Thursday, 7 March 2013

LONDRES: 3 días de All Time Low.

Llevo escuchando a All Time Low desde 2010 aproximadamente. Desde entonces, he tenido la oportunidad de verles unas 4 o 5 veces, por que sí, el mero de hecho de que pisen Europa, yo ya lo considero una oportunidad. Pero he tardado 3 años enteros en conseguirlo.
Una vez tras otra, me quedaba a punto de llegar a ver al que se ha convertido en uno de mis grupos favoritos.

Y este ha sido el año. 

El jueves 14 de febrero, oh sí, San Valentín (el cual sólo me llegó a felicitar el azafato del avión), volamos a Londres con una reserva para 3 noches en un hotel más que mugroso y entradas sólo para dos de tres conciertos que daba el grupo. Nosotras, cuatro chicas españolas llegamos sin importarnos nada de eso, ¡porque sabíamos en qué hotel se alojaban los grupos desde antes de volar! Pero nada salió como esperábamos.

Nos encontramos a nosotras mismas a punto de rogarle a Zack Merrick (bajista) unas entradas para ese día. Entre risas y llantos, esta fue nuestra noche de San Valentín. 


Si algo he aprendido de este viaje es que no tener entradas para un concierto estando en la puerta, es de lo peor en el mundo.

Respecto a los grupos, vimos a Alex DeLeon (The Cab) bajarse de un taxi, conocimos a parte de The Summer Set la primera noche, y se les tragó la tierra el resto de los días (solo les llegamos a ver cuando tocaban) y la historia con All Time Low fue...rara.

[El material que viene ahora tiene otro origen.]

===== src/include/otp_params.svh =====
// Constants for the over-temperature pin configuration bank.
// Assumes byte addressing on a 32-bit Wishbone bus, one register per word.
`ifndef OTP_PARAMS_SVH
`define OTP_PARAMS_SVH

// Register indices; byte address is four times the index
`define OTP_IDX_LOCK        8'h40
`define OTP_IDX_MAXDUTY0    8'h38
`define OTP_IDX_ENABLES     8'h7C
`define OTP_IDX_PINCFG      8'h7D
`define OTP_IDX_TEST_A      8'h7E
`define OTP_IDX_TEST_B      8'h7F
`define OTP_IDX_TEST_C      8'h80
`define OTP_IDX_LIMIT0      8'h90
`define OTP_IDX_STATUS      8'h94
`define OTP_IDX_MASK        8'h95

// Reset values
`define OTP_RST_ENABLES     8'h00
`define OTP_RST_PINCFG      8'h00
`define OTP_RST_TEST_A      8'h00
`define OTP_RST_TEST_B      8'h00
`define OTP_RST_TEST_C      8'h10
`define OTP_RST_LIMIT       8'h00
`define OTP_RST_MAXDUTY     8'hFF

// Writable bits of the two lockable registers
`define OTP_WMASK_ENABLES   8'hE1
`define OTP_WMASK_PINCFG    8'h3F
`define OTP_WMASK_PINCFG_NL 8'h2F

// Field positions in the enables register and the lock register
`define OTP_EN_FMT_BIT      0
`define OTP_EN_REMOTE1_BIT  5
`define OTP_EN_LOCAL_BIT    6
`define OTP_EN_REMOTE2_BIT  7
`define OTP_LOCK_BIT        0

// Shared pin function codes
`define OTP_FN_FAN4_TACH    2'h0
`define OTP_FN_OVERTEMP     2'h1
`define OTP_FN_SMB_ALERT    2'h2
`define OTP_FN_GPIO         2'h3

// Limit codes that switch a channel off, and full fan duty
`define OTP_OFF64_DISABLED  8'h00
`define OTP_TWOS_DISABLED   8'h80
`define OTP_FULL_DUTY       8'hFF

// Latch channel masks: bit 0 local, bit 1 remote 1, bit 2 remote 2
`define OTP_LATCH_R2        3'h4
`define OTP_LATCH_R1_R2     3'h6

`endif


===== src/include/otp_pkg.sv =====
// Types shared by the over-temperature configuration bank.
// Assumes otp_params.svh supplies the numeric constants.
package otp_pkg;

  // Configuration register layout for the shared pin and fan action
  typedef struct packed {
    logic [1:0] unused;
    logic       attn_bypass;
    logic       latch_sel;
    logic       fan_target;
    logic       feature_off;
    logic [1:0] fn_sel;
  } otp_pin_cfg_t;

  // Event bits of the status and mask registers
  typedef struct packed {
    logic [3:0] unused;
    logic       ext_pin;
    logic [2:0] chan_hit;
  } otp_events_t;

endpackage


===== src/rtl/otp_fan_mux.sv =====
// Fan duty override applied while over-temperature is active.
// Assumes duty_in comes from the fan control loop in this clock domain.
`timescale 1ns/10ps
`include "otp_params.svh"
module otp_fan_mux #(
  parameter int NFAN = 3
) (
  // Clock and reset
  input  wire logic              mclk,
  input  wire logic              rst_sync_n,
  // Control
  input  wire logic              active,
  input  wire logic              to_max,
  // Duty values
  input  wire logic [NFAN*8-1:0] duty_in,
  input  wire logic [NFAN*8-1:0] max_duty,
  output logic      [NFAN*8-1:0] duty_out
);

  // One registered selector per fan
  genvar g;
  generate
    for (g = 0; g < NFAN; g++) begin : g_fan
      always_ff @(posedge mclk or negedge rst_sync_n) begin
        if (!rst_sync_n) begin
          duty_out[g*8 +: 8] <= 8'h00;
        end else if (active && !to_max) begin
          duty_out[g*8 +: 8] <= `OTP_FULL_DUTY;
        end else if (active) begin
          duty_out[g*8 +: 8] <= max_duty[g*8 +: 8];
        end else begin
          duty_out[g*8 +: 8] <= duty_in[g*8 +: 8];
        end
      end

    end
  endgenerate
endmodule


===== src/rtl/otp_limit_cmp.sv =====
// Limit comparator for one temperature channel.
// Assumes reading and limit share the encoding chosen by twos_mode.
`timescale 1ns/10ps
`include "otp_params.svh"
module otp_limit_cmp (
  // Encoding and enable
  input  wire logic       twos_mode,
  input  wire logic       enable,
  // Values
  input  wire logic [7:0] reading,
  input  wire logic [7:0] limit,
  // Results
  output logic            disabled,
  output logic            hit
);

  // Map either encoding onto an unsigned scale so one compare serves both
  function automatic logic [7:0] ordered(input logic [7:0] v,
                                         input logic       twos);
    ordered = twos ? {~v[7], v[6:0]} : v;
  endfunction

  // Lowest code of each encoding switches the channel off
  assign disabled = twos_mode ? (limit == `OTP_TWOS_DISABLED)
                              : (limit == `OTP_OFF64_DISABLED);

  // Encoding follows the format bit at once, no resampling
  assign hit = enable && !disabled &&
               (ordered(reading, twos_mode) > ordered(limit, twos_mode));

endmodule


===== src/rtl/otp_regs.sv =====
// Over-temperature pin configuration bank with Wishbone slave.
// Assumes readings and fan duties arrive synchronous to mclk, and the
// over-temperature pin is open drain, resolved outside from its enable.
//
// Notes on behaviour
// - Local enable set applies the limit to the local channel and lets it drive the pin, clear leaves the pin a timer input.
// - Remote 2 enable set compares remote 2 against its limit and lets it drive the pin, clear leaves a timer input.
// - In offset-64 format a limit of code 0x00 (minus 64 degrees) switches that channel off.
// - In two's complement format a limit of code 0x80 (minus 128 degrees) switches that channel off.
// - After the lock bit is set, writes to the enables and pin configuration registers are ignored.
// - The two-bit select routes the shared pin: 00 fan 4 tach, 01 over-temperature, 10 bus alert, 11 GPIO.
// - The feature-off bit suppresses all over-temperature action whatever the channel enables say.
// - With fan target 0 an exceeded enabled limit forces every fan to full duty.
// - With fan target 1 an exceeded enabled limit drives each fan to its own maximum duty register.
// - On the latching variant the latch select picks remote 2 alone (0) or remotes 1 and 2 (1).
// - The attenuator bypass bit switches the core voltage channel to its 0 V to 2.2965 V scale.
// - The three test registers read their fixed values and ignore writes.
// - The format bit selects two's complement or offset-64 for all temperatures, taking effect at once.
// - Remote 1 enable set lets remote 1 drive the pin, clear leaves a timer input.
//
// The Wishbone register port was left to the implementer.
`timescale 1ns/10ps
`include "otp_params.svh"
module otp_regs #(
  parameter int NFAN      = 3,
  parameter bit HAS_LATCH = 1'b1
) (
  // Clock and reset
  input  wire logic              mclk,
  input  wire logic              rst_n,
  // Wishbone slave
  input  wire logic              wb_cyc_i,
  input  wire logic              wb_stb_i,
  input  wire logic              wb_we_i,
  input  wire logic [9:0]        wb_adr_i,
  input  wire logic [3:0]        wb_sel_i,
  input  wire logic [31:0]       wb_dat_i,
  output logic      [31:0]       wb_dat_o,
  output logic                   wb_ack_o,
  // Temperature readings
  input  wire logic [7:0]        temp_local,
  input  wire logic [7:0]        temp_remote1,
  input  wire logic [7:0]        temp_remote2,
  // Fan duties
  input  wire logic [NFAN*8-1:0] fan_duty_in,
  output logic      [NFAN*8-1:0] fan_duty_out,
  // Over-temperature pin
  input  wire logic              overtemp_pin_in,
  output logic                   overtemp_pin_out,
  output logic                   overtemp_pin_oe_n,
  output logic                   overtemp_timer_active,
  // Configuration outputs
  output logic      [1:0]        shared_pin_function_select,
  output logic                   core_voltage_attenuator_bypass,
  output logic                   temperature_format_select,
  // Interrupt
  output logic                   irq
);

  // Reset synchroniser
  logic       rst_meta_n;
  logic       rst_sync_n;

  // Registers
  logic [7:0]        enables;
  otp_pkg::otp_pin_cfg_t pin_cfg;
  logic              lock;
  logic [7:0]        limit [3];
  logic [NFAN*8-1:0] max_duty;
  otp_pkg::otp_events_t status;
  otp_pkg::otp_events_t mask;

  // Bus decode
  logic [7:0] idx;
  logic       req;
  logic       wr;
  logic [7:0] wdat;
  logic [7:0] next_rdat;

  // Over-temperature logic
  logic [2:0] chan_en;
  logic [2:0] hit;
  logic [2:0] chan_off;
  logic [2:0] latched;
  logic [2:0] latch_mask;
  logic       ext_event;
  logic       overtemp_active;
  logic       pin_is_overtemp;
  otp_pkg::otp_events_t next_events;

  // Release reset through two flops so removal is clean
  always_ff @(posedge mclk or negedge rst_n) begin
    if (!rst_n) begin
      rst_meta_n <= 1'b0;
      rst_sync_n <= 1'b0;
    end else begin
      rst_meta_n <= 1'b1;
      rst_sync_n <= rst_meta_n;
    end
  end

  // Index match, used by every register write
  function automatic logic at(input logic [7:0] a, input logic [7:0] b);
    at = (a == b);
  endfunction

  // Request qualifiers; only byte lane 0 carries data
  assign idx  = wb_adr_i[9:2];
  assign req  = wb_cyc_i && wb_stb_i && !wb_ack_o;
  assign wr   = req && wb_we_i && wb_sel_i[0];
  assign wdat = wb_dat_i[7:0];

  // Ack one cycle after the request; dropped the cycle after
  always_ff @(posedge mclk or negedge rst_sync_n) begin
    if (!rst_sync_n) begin
      wb_ack_o <= 1'b0;
    end else begin
      wb_ack_o <= req;
    end
  end

  // Lock bit is set-only; nothing short of reset unlocks
  always_ff @(posedge mclk or negedge rst_sync_n) begin
    if (!rst_sync_n) begin
      lock <= 1'b0;
    end else if (wr && at(idx, `OTP_IDX_LOCK) && wdat[`OTP_LOCK_BIT]) begin
      lock <= 1'b1;
    end
  end

  // Lockable configuration; unwritable bits stay zero
  always_ff @(posedge mclk or negedge rst_sync_n) begin
    if (!rst_sync_n) begin
      enables <= `OTP_RST_ENABLES;
      pin_cfg <= `OTP_RST_PINCFG;
    end else if (wr && !lock) begin
      if (at(idx, `OTP_IDX_ENABLES)) begin
        enables <= wdat & `OTP_WMASK_ENABLES;
      end
      if (at(idx, `OTP_IDX_PINCFG)) begin
        // Latch select only exists on the latching variant
        pin_cfg <= wdat & (HAS_LATCH ? `OTP_WMASK_PINCFG
                                     : `OTP_WMASK_PINCFG_NL);
      end
    end
  end

  // Limits and per-fan maximum duties
  always_ff @(posedge mclk or negedge rst_sync_n) begin
    if (!rst_sync_n) begin
      for (int i = 0; i < 3; i++) begin
        limit[i] <= `OTP_RST_LIMIT;
      end
      max_duty <= {NFAN{`OTP_RST_MAXDUTY}};
    end else if (wr) begin
      for (int i = 0; i < 3; i++) begin
        if (at(idx, `OTP_IDX_LIMIT0 + 8'(i))) begin
          limit[i] <= wdat;
        end
      end
      for (int i = 0; i < NFAN; i++) begin
        if (at(idx, `OTP_IDX_MAXDUTY0 + 8'(i))) begin
          max_duty[i*8 +: 8] <= wdat;
        end
      end
    end
  end

  // Per-channel enables: 0 local, 1 remote 1, 2 remote 2
  assign chan_en = {enables[`OTP_EN_REMOTE2_BIT],
                    enables[`OTP_EN_REMOTE1_BIT],
                    enables[`OTP_EN_LOCAL_BIT]};

  // One comparator per channel
  otp_limit_cmp u_cmp_local (
    .twos_mode (enables[`OTP_EN_FMT_BIT]),
    .enable    (chan_en[0]),
    .reading   (temp_local),
    .limit     (limit[0]),
    .disabled  (chan_off[0]),
    .hit       (hit[0])
  );

  otp_limit_cmp u_cmp_remote1 (
    .twos_mode (enables[`OTP_EN_FMT_BIT]),
    .enable    (chan_en[1]),
    .reading   (temp_remote1),
    .limit     (limit[1]),
    .disabled  (chan_off[1]),
    .hit       (hit[1])
  );

  otp_limit_cmp u_cmp_remote2 (
    .twos_mode (enables[`OTP_EN_FMT_BIT]),
    .enable    (chan_en[2]),
    .reading   (temp_remote2),
    .limit     (limit[2]),
    .disabled  (chan_off[2]),
    .hit       (hit[2])
  );

  // Which channels latch; none on the plain variant
  assign latch_mask = !HAS_LATCH ? 3'h0 :
                      pin_cfg.latch_sel ? `OTP_LATCH_R1_R2
                                        : `OTP_LATCH_R2;

  // A latch holds until its channel is disabled or deselected, or software
  // clears its status bit with the channel back under limit; a fresh hit wins over that clear
  always_ff @(posedge mclk or negedge rst_sync_n) begin
    if (!rst_sync_n) begin
      latched <= 3'h0;
    end else begin
      for (int i = 0; i < 3; i++) begin
        if (hit[i] && latch_mask[i]) begin
          latched[i] <= 1'b1;
        end else if (!latch_mask[i] || !chan_en[i] ||
                     (wr && at(idx, `OTP_IDX_STATUS) && wdat[i])) begin
          latched[i] <= 1'b0;
        end
      end
    end
  end

  // Feature-off overrides every channel enable
  assign overtemp_active = !pin_cfg.feature_off &&
                           (|hit || |latched);

  // Pin only serves this block when routed here
  assign pin_is_overtemp = (pin_cfg.fn_sel == `OTP_FN_OVERTEMP);

  // Open drain: drive low, enable low while driving
  always_ff @(posedge mclk or negedge rst_sync_n) begin
    if (!rst_sync_n) begin
      overtemp_pin_oe_n <= 1'b1;
    end else begin
      overtemp_pin_oe_n <= !(overtemp_active && pin_is_overtemp);
    end
  end
  assign overtemp_pin_out = 1'b0;

  // Pin pulled low by someone else acts as the timer input
  assign ext_event = pin_is_overtemp && overtemp_pin_oe_n &&
                     !overtemp_pin_in;

  always_ff @(posedge mclk or negedge rst_sync_n) begin
    if (!rst_sync_n) begin
      overtemp_timer_active <= 1'b0;
    end else begin
      overtemp_timer_active <= ext_event;
    end
  end

  // Configuration fields out, registered
  always_ff @(posedge mclk or negedge rst_sync_n) begin
    if (!rst_sync_n) begin
      shared_pin_function_select     <= `OTP_FN_FAN4_TACH;
      core_voltage_attenuator_bypass <= 1'b0;
      temperature_format_select      <= 1'b0;
    end else begin
      shared_pin_function_select     <= pin_cfg.fn_sel;
      core_voltage_attenuator_bypass <= pin_cfg.attn_bypass;
      temperature_format_select      <= enables[`OTP_EN_FMT_BIT];
    end
  end

  // Fan override, registered per fan
  otp_fan_mux #(
    .NFAN (NFAN)
  ) u_fan (
    .mclk       (mclk),
    .rst_sync_n (rst_sync_n),
    .active     (overtemp_active),
    .to_max     (pin_cfg.fan_target),
    .duty_in    (fan_duty_in),
    .max_duty   (max_duty),
    .duty_out   (fan_duty_out)
  );

  // Sticky events; set wins over a write-one clear
  always_comb begin
    next_events          = '0;
    next_events.chan_hit = pin_cfg.feature_off ? 3'h0 : hit;
    next_events.ext_pin  = ext_event;
  end

  always_ff @(posedge mclk or negedge rst_sync_n) begin
    if (!rst_sync_n) begin
      status <= '0;
    end else if (wr && at(idx, `OTP_IDX_STATUS)) begin
      status <= (status & ~otp_pkg::otp_events_t'(wdat)) | next_events;
    end else begin
      status <= status | next_events;
    end
  end

  always_ff @(posedge mclk or negedge rst_sync_n) begin
    if (!rst_sync_n) begin
      mask <= '0;
    end else if (wr && at(idx, `OTP_IDX_MASK)) begin
      mask <= otp_pkg::otp_events_t'(wdat & 8'h0F);
    end
  end

  assign irq = |(status & mask);

  // Read multiplexer; unmapped indices answer zero
  always_comb begin
    next_rdat = 8'h00;
    case (idx)
      `OTP_IDX_LOCK:    next_rdat = {7'h00, lock};
      `OTP_IDX_ENABLES: next_rdat = enables;
      `OTP_IDX_PINCFG:  next_rdat = pin_cfg;
      `OTP_IDX_TEST_A:  next_rdat = `OTP_RST_TEST_A;
      `OTP_IDX_TEST_B:  next_rdat = `OTP_RST_TEST_B;
      `OTP_IDX_TEST_C:  next_rdat = `OTP_RST_TEST_C;
      `OTP_IDX_STATUS:  next_rdat = status;
      `OTP_IDX_MASK:    next_rdat = mask;
      default: begin
        for (int i = 0; i < 3; i++) begin
          if (at(idx, `OTP_IDX_LIMIT0 + 8'(i))) begin
            next_rdat = limit[i];
          end
        end
        for (int i = 0; i < NFAN; i++) begin
          if (at(idx, `OTP_IDX_MAXDUTY0 + 8'(i))) begin
            next_rdat = max_duty[i*8 +: 8];
          end
        end
      end
    endcase
  end

  // Read data registered with ack; upper bits read zero
  always_ff @(posedge mclk or negedge rst_sync_n) begin
    if (!rst_sync_n) begin
      wb_dat_o <= 32'h0000_0000;
    end else if (req) begin
      wb_dat_o <= {24'h00_0000, next_rdat};
    end
  end
endmodule


===== config.mk =====
export PLATFORM = sky130hd
export DESIGN_NAME = otp_regs
export DESIGN_NICKNAME = d
export VERILOG_FILES = /design/src/include/otp_pkg.sv /design/src/rtl/otp_fan_mux.sv /design/src/rtl/otp_limit_cmp.sv /design/src/rtl/otp_regs.sv
export VERILOG_INCLUDE_DIRS = /design/src /design/src/include
export SDC_FILE = /design/constraint.sdc
export NUM_CORES = 1
export LEC_CHECK = 0
export BUFFER_PORTS_ARGS = -buffer_cell sky130_fd_sc_hd__buf_2
export CAP_MARGIN = 10
export CORE_MARGIN = 10
export CORE_UTILIZATION = 57
export DETAILED_ROUTE_END_ITERATION = 7
export PLACE_DENSITY_LB_ADDON = 0.25
export SKIP_LAST_GASP = 1
export SLEW_MARGIN = 20
export SYNTH_ARGS = -nofsm -noshare
export SYNTH_HDL_FRONTEND = slang
export SYNTH_SLANG_ARGS = --single-unit

===== constraint.sdc =====
create_clock -name mclk -period 10.1 [get_ports mclk]
set_input_delay 1.515 -clock mclk [delete_from_list [all_inputs] [get_ports mclk]]
set_output_delay 1.515 -clock mclk [all_outputs]
set_load 0.02 [all_outputs]

# Word-level counts from Yosys, hierarchy flattened
# Cells that the tools add are included.
[totals]
wordCells = 162
in_bits = 100
register_bits = 115
output_inout_bits = 65
[op_classes]
n_mux = 31
magnitude_cmp = 3
eq_ne = 18
bitwise_logic = 11
reduce_logical = 66
[ops]
columns = ["cell", "count"]
rows = [
  ["$mux W8", 19],
  ["$eq A8 B8 Y1 const B", 9],
  ["$pmux W8 S7", 1],
  ["$eq A8 B7 Y1 const B", 5],
  ["$logic_and A1 B1 Y1", 25],
  ["$eq A8 B6 Y1 const B", 3],
  ["$gt A8 B8 Y1", 3],
  ["$logic_not A8 Y1", 3],
  ["$or A8 B4 Y8", 2],
  ["$reduce_and A2 Y1", 8],
  ["$logic_not A1 Y1", 14],
  ["$mux W1", 9],
  ["$and A8 B4 Y8", 1],
  ["$and A8 B8 Y8", 1],
  ["$not A8 Y8", 1],
  ["$reduce_or A8 Y1", 1],
  ["$logic_or A1 B1 Y1", 7],
  ["$not A1 Y1", 6],
  ["$reduce_bool A2 Y1", 3],
  ["$reduce_or A3 Y1", 2],
  ["$mux W3", 1],
  ["$eq A2 B1 Y1 const B", 1],
  ["$mux W2", 1],
  ["$reduce_or A2 Y1", 1],
  ["2 further kinds", 2],
]

# Logic depth before layout (Yosys ltp)
# Gate-level depths: netlist of the first run.
[logic_depth]
depth_word = 10
depth_mapped = 10
depth_no_buf = 8

# By module
# A second synthesis of the first run with hierarchy kept.
[unflattened]
cells_unflattened = 575
hier_area_um2 = 6232.2
[modules_own_cells]
columns = ["module", "seq_area_each_um2", "cells_each", "n_inst", "area_per_inst_um2"]
rows = [
  ["otp_regs", 2283.4, 377, 1, 4474.3],
  ["otp_fan_mux", 600.6, 102, 1, 988.4],
  ["otp_limit_cmp", 0.0, 32, 3, 256.5],
]

# Worst setup path after synthesis of the first run
# No wires, ideal clock.
[synth_timing]
path_kind = "input-to-reg"
from = "input temp_remote1[3]"
to = "register u_fan.duty_out[10]"
path_buffers = 1
cell_stages = 8
setup_slack_ps = 6642
t_arrival_ps = 3334
required_time_ps = 9975
setup_ps = 125
cell_sequence = "ha_1 > nand3_1 > o221a_2 > o31ai_1 > nand3b_1 > o2111ai_2 > buf_2 > mux2_2"
[synth_via]
elab_chain_cells = 8
word_cells_on_any_way = 9
classes_between = "order compare (1); mux (3); reduce/logical (5)"
[synth_lines]
columns = ["item", "line_no", "rtl"]
rows = [
  ["start, declared", "otp_regs.sv:42", "input wire logic [7:0] temp_remote1,"],
  ["$mux W8 (*)", "otp_limit_cmp.sv:20", "ordered = twos ? {~v[7], v[6:0]} : v;"],
  ["$gt A8 B8 Y1 (*)", "otp_limit_cmp.sv:29", "(ordered(reading, twos_mode) > ordered(limit, twos_mode));"],
  ["$logic_and A1 B1 Y1 (*)", "otp_limit_cmp.sv:28", "assign hit = enable && !disabled &&"],
  ["$reduce_or A3 Y1 (*)", "otp_regs.sv:226", "(|hit || |latched);"],
  ["$logic_or A1 B1 Y1 (*)", "otp_regs.sv:226", ""],
  ["$logic_and A1 B1 Y1 (*)", "otp_regs.sv:225", "assign overtemp_active = !pin_cfg.feature_off &&"],
  ["$mux W8 or $logic_and A1 B1 Y1 (tied branches)", "otp_fan_mux.sv:29, otp_fan_mux.sv:27", ""],
  ["$mux W8 (*)", "otp_fan_mux.sv:27", "end else if (active && !to_max) begin"],
  ["end signal, assigned by index", "otp_fan_mux.sv:28", "duty_out[g*8 +: 8] <= `OTP_FULL_DUTY;"],
  ["end signal, assigned by index", "otp_fan_mux.sv:30", "duty_out[g*8 +: 8] <= max_duty[g*8 +: 8];"],
  ["end signal, assigned by index", "otp_fan_mux.sv:32", "duty_out[g*8 +: 8] <= duty_in[g*8 +: 8];"],
  ["end, declared", "otp_fan_mux.sv:17", "output logic [NFAN*8-1:0] duty_out"],
]
# Every way passes the cells marked *; elsewhere a longest branch is shown, timed or not.
# A chain may end at the register's enable or synchronous reset.

# Worst setup path after layout of the first run
[layout_timing]
from = "input temp_remote1[3]"
to = "register u_fan.duty_out[2]"
# The elaborated chain is that of the path after synthesis.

Para empezar, Rian Dawson es amor. Es amor cuando le ves en la puerta de su hotel, al llegar del concierto cargado de trastos, en Starbucks o en un semáforo. A Zack bueno, la primera vez que le ví fue cruzándomelo por la calle, en la puerta de nuestro hotel, caminando sin rumbo fijo y mirándonos como: ¿me conoces? ¿te conozco? (rememoremos por favor, el momento en que le intentan vender entradas para su propio concierto). 
Jack, es esa persona que llega directamente a hacerse autofotos sin pedírselo y luego huye con una excusa barata. Y luego está Alex...que...creo que nos conocimos el día equivocado. Todavía me sigue apeteciendo devolverle la putada con guandi de por medio. Era un plan genial.

Pero si tengo que buscar un motivo por el cual valió la pena este viaje, fueron los conciertos. Mis dos primeros conciertos de All Time Low y The Summer Set fueron brutales. Me lo pasé tan sumamente bien y llegué a agonizar tanto con Theraphy, que la mugre, el hambre, el frío, y las malas formas de Alex, no importan.

 Fue increíble, fui feliz y lo viví con algunas de las mejores personas en el mundo, y eso es suficiente.